What is needed: Using the data that follows, return exactly the lines from the one that contains "- clock-buffer cell count went up by 5" through the one that contains "- sequential share", ends included.
>>>
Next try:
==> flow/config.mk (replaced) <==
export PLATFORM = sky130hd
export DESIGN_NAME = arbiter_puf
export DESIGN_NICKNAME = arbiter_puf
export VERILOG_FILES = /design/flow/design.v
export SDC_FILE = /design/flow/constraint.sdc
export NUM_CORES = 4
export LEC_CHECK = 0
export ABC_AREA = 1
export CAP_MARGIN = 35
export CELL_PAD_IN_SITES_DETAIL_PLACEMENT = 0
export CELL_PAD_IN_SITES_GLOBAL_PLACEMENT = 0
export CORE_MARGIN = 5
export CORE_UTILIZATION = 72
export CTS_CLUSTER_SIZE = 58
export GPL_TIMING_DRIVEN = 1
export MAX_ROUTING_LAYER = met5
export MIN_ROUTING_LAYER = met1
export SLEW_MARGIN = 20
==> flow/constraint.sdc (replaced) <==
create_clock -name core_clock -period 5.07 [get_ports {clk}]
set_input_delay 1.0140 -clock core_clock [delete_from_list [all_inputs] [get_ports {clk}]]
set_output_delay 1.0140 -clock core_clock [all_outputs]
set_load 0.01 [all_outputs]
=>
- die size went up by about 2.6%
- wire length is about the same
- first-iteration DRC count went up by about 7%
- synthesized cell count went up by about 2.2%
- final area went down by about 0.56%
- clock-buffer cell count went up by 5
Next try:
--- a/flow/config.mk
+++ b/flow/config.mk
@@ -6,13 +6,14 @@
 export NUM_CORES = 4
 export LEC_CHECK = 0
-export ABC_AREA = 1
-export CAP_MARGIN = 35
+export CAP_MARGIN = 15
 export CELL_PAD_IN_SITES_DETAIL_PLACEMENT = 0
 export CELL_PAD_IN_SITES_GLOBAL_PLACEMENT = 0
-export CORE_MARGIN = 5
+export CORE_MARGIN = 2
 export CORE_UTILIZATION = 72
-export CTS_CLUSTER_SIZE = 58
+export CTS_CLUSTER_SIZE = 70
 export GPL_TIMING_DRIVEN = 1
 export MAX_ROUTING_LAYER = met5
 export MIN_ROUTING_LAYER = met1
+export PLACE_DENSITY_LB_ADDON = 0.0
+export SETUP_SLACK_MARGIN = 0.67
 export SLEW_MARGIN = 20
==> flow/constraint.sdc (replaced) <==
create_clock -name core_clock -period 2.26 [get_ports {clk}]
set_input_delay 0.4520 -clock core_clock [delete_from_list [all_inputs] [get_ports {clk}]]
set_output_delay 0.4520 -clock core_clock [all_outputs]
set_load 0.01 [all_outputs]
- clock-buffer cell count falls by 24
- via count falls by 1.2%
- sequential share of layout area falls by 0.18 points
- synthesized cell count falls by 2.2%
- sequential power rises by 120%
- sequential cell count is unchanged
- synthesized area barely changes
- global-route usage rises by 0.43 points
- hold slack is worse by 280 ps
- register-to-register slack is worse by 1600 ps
<<<
>>>
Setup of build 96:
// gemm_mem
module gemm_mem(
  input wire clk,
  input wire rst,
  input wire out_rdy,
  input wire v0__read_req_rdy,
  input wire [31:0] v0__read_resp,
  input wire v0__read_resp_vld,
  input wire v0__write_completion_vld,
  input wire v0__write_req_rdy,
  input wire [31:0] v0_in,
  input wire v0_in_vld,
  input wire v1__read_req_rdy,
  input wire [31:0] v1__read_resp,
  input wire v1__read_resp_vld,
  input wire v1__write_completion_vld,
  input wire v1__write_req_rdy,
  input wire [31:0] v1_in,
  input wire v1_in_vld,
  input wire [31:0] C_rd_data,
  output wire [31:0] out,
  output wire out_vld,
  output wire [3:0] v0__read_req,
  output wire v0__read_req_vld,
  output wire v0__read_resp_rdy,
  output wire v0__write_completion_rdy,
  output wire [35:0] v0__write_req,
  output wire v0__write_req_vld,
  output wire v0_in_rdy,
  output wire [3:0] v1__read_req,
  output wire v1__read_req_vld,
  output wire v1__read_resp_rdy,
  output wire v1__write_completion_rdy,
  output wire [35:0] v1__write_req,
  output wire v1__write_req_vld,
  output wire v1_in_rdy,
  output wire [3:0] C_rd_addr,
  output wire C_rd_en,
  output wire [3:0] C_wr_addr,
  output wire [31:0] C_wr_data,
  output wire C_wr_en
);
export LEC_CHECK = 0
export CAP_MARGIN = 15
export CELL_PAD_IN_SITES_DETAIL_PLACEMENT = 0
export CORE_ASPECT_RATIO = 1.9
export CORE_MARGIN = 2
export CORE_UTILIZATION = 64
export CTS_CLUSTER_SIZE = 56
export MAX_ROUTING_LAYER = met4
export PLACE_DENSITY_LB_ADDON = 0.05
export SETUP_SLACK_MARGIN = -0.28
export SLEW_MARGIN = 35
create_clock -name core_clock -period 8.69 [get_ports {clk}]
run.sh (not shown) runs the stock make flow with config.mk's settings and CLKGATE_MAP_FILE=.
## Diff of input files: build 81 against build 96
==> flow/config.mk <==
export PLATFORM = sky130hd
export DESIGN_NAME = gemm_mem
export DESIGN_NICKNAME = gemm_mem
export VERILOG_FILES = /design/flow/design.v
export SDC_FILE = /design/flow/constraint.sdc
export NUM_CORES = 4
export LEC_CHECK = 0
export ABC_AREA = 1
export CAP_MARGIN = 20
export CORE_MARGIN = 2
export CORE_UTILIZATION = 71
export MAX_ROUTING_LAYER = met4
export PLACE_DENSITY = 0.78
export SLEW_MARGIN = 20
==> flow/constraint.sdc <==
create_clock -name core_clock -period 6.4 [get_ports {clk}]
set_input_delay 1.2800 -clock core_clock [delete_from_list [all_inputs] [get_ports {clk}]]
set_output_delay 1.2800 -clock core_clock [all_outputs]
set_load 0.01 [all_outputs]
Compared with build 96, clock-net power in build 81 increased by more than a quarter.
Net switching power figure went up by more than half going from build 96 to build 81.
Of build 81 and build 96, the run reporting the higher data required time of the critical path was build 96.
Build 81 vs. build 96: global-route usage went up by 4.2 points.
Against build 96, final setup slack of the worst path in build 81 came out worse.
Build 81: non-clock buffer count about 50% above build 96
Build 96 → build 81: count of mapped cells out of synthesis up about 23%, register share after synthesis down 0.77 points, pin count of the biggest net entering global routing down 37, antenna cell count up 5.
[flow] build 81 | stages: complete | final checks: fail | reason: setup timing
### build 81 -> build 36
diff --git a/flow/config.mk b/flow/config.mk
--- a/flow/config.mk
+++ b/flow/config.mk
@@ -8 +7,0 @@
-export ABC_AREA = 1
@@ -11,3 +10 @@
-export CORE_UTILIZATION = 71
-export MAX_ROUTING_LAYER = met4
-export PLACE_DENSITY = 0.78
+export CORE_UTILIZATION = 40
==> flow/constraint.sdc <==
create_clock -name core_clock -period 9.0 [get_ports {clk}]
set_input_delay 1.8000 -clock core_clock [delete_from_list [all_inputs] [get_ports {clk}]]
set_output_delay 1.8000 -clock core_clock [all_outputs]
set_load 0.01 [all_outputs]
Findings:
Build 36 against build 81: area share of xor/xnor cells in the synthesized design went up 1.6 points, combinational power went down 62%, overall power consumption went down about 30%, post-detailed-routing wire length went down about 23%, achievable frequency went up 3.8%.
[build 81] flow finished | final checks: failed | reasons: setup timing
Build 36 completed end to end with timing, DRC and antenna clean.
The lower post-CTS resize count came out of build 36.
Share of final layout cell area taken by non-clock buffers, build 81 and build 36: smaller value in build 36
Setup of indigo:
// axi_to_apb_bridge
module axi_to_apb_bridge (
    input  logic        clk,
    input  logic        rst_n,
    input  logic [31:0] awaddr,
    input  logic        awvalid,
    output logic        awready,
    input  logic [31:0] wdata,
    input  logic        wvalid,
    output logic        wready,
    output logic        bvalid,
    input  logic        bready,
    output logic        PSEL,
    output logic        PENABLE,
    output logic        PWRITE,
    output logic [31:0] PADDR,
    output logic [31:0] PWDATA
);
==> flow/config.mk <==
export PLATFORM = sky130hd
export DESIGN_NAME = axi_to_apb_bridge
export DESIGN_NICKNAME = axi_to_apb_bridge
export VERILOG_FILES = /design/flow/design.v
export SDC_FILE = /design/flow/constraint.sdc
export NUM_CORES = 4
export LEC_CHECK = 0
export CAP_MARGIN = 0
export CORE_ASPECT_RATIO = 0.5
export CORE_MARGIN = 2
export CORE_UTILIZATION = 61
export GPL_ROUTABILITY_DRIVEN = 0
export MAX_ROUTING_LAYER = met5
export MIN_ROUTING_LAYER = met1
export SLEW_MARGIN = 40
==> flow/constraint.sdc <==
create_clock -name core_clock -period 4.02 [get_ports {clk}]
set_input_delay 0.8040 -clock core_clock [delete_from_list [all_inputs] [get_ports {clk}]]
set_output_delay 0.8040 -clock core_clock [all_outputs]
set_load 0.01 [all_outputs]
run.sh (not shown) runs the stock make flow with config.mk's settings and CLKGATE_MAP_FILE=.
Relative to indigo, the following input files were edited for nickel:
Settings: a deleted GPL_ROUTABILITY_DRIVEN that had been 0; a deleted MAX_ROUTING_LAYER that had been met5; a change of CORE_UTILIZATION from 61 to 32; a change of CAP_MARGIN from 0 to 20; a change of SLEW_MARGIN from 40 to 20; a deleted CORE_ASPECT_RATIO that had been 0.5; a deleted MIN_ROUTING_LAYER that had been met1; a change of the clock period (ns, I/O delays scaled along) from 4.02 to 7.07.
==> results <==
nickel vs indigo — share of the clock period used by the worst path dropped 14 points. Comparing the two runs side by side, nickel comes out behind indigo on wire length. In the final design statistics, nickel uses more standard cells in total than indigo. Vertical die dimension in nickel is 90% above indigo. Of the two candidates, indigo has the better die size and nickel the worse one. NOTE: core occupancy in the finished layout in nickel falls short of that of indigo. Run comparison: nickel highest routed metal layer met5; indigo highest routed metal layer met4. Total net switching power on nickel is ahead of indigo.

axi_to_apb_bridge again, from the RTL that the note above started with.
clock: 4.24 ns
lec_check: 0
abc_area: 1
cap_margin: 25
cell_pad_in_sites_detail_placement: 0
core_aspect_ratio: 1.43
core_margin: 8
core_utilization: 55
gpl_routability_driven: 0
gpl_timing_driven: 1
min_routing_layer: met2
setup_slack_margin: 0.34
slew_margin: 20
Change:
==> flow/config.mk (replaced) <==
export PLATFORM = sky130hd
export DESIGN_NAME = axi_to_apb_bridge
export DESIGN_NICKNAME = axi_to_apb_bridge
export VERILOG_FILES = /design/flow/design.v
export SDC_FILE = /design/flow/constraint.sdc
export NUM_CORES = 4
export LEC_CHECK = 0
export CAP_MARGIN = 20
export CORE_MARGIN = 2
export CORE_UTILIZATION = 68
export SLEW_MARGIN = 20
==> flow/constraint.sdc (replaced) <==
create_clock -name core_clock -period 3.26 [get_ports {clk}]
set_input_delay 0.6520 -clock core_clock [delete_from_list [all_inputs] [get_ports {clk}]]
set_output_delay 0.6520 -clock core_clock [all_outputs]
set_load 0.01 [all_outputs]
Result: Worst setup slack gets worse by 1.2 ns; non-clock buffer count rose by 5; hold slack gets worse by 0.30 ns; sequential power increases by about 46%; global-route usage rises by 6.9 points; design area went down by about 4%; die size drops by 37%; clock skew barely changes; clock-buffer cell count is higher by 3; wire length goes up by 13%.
<<<
>>>
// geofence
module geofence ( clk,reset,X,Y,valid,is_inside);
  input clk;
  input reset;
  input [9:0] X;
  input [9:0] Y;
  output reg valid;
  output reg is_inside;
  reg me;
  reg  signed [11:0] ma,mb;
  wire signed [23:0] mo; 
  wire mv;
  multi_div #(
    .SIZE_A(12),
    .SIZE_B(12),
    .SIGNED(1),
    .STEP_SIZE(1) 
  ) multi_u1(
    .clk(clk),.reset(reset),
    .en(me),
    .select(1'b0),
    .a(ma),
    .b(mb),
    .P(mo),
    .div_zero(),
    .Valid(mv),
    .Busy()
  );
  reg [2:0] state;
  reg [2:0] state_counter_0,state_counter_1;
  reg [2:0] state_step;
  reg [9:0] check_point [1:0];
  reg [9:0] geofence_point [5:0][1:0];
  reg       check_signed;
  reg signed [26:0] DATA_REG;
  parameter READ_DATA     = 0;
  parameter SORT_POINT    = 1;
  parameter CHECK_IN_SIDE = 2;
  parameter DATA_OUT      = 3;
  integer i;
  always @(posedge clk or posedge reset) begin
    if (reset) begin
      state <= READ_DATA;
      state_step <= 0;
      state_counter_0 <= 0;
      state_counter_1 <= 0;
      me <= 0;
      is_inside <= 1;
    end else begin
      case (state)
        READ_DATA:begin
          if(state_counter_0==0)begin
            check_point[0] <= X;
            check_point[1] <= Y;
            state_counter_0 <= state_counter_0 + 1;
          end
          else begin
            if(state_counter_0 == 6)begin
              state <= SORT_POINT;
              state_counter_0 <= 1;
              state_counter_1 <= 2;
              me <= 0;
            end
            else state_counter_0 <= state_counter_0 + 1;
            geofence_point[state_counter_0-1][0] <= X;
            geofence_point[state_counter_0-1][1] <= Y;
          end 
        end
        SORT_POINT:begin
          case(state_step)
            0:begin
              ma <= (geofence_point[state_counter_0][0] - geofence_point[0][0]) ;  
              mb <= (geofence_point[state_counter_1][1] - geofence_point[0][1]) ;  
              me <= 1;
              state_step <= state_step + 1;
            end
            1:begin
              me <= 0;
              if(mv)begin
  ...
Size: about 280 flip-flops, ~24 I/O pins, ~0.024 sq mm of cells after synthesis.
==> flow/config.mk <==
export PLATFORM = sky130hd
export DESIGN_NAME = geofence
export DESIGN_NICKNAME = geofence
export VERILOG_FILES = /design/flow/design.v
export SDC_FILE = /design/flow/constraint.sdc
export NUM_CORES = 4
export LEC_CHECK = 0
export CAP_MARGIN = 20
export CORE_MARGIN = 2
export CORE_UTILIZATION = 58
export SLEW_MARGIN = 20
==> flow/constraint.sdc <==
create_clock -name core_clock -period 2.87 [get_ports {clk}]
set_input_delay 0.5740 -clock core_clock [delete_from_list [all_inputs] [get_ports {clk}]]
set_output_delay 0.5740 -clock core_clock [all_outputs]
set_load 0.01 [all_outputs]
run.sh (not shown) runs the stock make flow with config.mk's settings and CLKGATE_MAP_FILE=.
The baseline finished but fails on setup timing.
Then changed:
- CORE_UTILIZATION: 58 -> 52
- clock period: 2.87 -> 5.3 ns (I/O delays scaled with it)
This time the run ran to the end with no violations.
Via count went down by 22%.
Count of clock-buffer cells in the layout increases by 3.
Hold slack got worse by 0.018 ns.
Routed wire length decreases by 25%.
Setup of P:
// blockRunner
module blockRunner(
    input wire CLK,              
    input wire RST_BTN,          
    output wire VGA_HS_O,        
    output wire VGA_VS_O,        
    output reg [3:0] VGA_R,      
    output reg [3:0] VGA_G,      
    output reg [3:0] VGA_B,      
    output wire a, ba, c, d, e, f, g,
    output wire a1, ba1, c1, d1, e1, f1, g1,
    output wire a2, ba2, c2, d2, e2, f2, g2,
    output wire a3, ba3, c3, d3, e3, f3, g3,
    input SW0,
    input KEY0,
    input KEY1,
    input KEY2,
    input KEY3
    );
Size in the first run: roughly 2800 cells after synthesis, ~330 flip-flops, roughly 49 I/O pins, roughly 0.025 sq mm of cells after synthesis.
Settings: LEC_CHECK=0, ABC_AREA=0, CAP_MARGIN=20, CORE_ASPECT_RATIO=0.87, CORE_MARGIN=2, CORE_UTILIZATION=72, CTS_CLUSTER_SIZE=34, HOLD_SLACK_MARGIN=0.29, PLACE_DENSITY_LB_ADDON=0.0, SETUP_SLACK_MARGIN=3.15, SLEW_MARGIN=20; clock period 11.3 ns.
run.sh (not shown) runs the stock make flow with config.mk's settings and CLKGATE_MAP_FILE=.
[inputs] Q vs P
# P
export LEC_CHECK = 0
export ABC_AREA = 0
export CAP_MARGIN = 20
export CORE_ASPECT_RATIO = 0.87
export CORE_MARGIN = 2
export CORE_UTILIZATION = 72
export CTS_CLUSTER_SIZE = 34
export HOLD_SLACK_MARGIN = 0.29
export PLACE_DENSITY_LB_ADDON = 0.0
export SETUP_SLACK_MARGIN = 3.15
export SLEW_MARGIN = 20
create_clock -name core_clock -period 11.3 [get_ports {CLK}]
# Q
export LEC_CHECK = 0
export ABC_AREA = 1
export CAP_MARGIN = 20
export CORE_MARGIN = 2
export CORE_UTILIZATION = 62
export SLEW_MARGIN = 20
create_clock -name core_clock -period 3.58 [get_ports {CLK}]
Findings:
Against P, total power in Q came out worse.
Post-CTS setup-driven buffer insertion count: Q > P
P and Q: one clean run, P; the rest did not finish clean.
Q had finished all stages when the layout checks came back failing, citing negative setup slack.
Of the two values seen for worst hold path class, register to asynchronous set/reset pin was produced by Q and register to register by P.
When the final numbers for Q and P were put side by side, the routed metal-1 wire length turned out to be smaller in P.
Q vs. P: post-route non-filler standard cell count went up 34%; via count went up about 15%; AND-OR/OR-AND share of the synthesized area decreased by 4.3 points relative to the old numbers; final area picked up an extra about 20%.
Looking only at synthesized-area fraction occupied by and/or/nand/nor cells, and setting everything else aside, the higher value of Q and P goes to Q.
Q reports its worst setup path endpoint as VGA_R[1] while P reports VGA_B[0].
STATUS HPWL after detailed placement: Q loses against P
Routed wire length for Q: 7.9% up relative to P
<<<
Answer to the problem:
- clock-buffer cell count went up by 5
Next try:
--- a/flow/config.mk
+++ b/flow/config.mk
@@ -6,13 +6,14 @@
 export NUM_CORES = 4
 export LEC_CHECK = 0
-export ABC_AREA = 1
-export CAP_MARGIN = 35
+export CAP_MARGIN = 15
 export CELL_PAD_IN_SITES_DETAIL_PLACEMENT = 0
 export CELL_PAD_IN_SITES_GLOBAL_PLACEMENT = 0
-export CORE_MARGIN = 5
+export CORE_MARGIN = 2
 export CORE_UTILIZATION = 72
-export CTS_CLUSTER_SIZE = 58
+export CTS_CLUSTER_SIZE = 70
 export GPL_TIMING_DRIVEN = 1
 export MAX_ROUTING_LAYER = met5
 export MIN_ROUTING_LAYER = met1
+export PLACE_DENSITY_LB_ADDON = 0.0
+export SETUP_SLACK_MARGIN = 0.67
 export SLEW_MARGIN = 20
==> flow/constraint.sdc (replaced) <==
create_clock -name core_clock -period 2.26 [get_ports {clk}]
set_input_delay 0.4520 -clock core_clock [delete_from_list [all_inputs] [get_ports {clk}]]
set_output_delay 0.4520 -clock core_clock [all_outputs]
set_load 0.01 [all_outputs]
- clock-buffer cell count falls by 24
- via count falls by 1.2%
- sequential share of layout area falls by 0.18 points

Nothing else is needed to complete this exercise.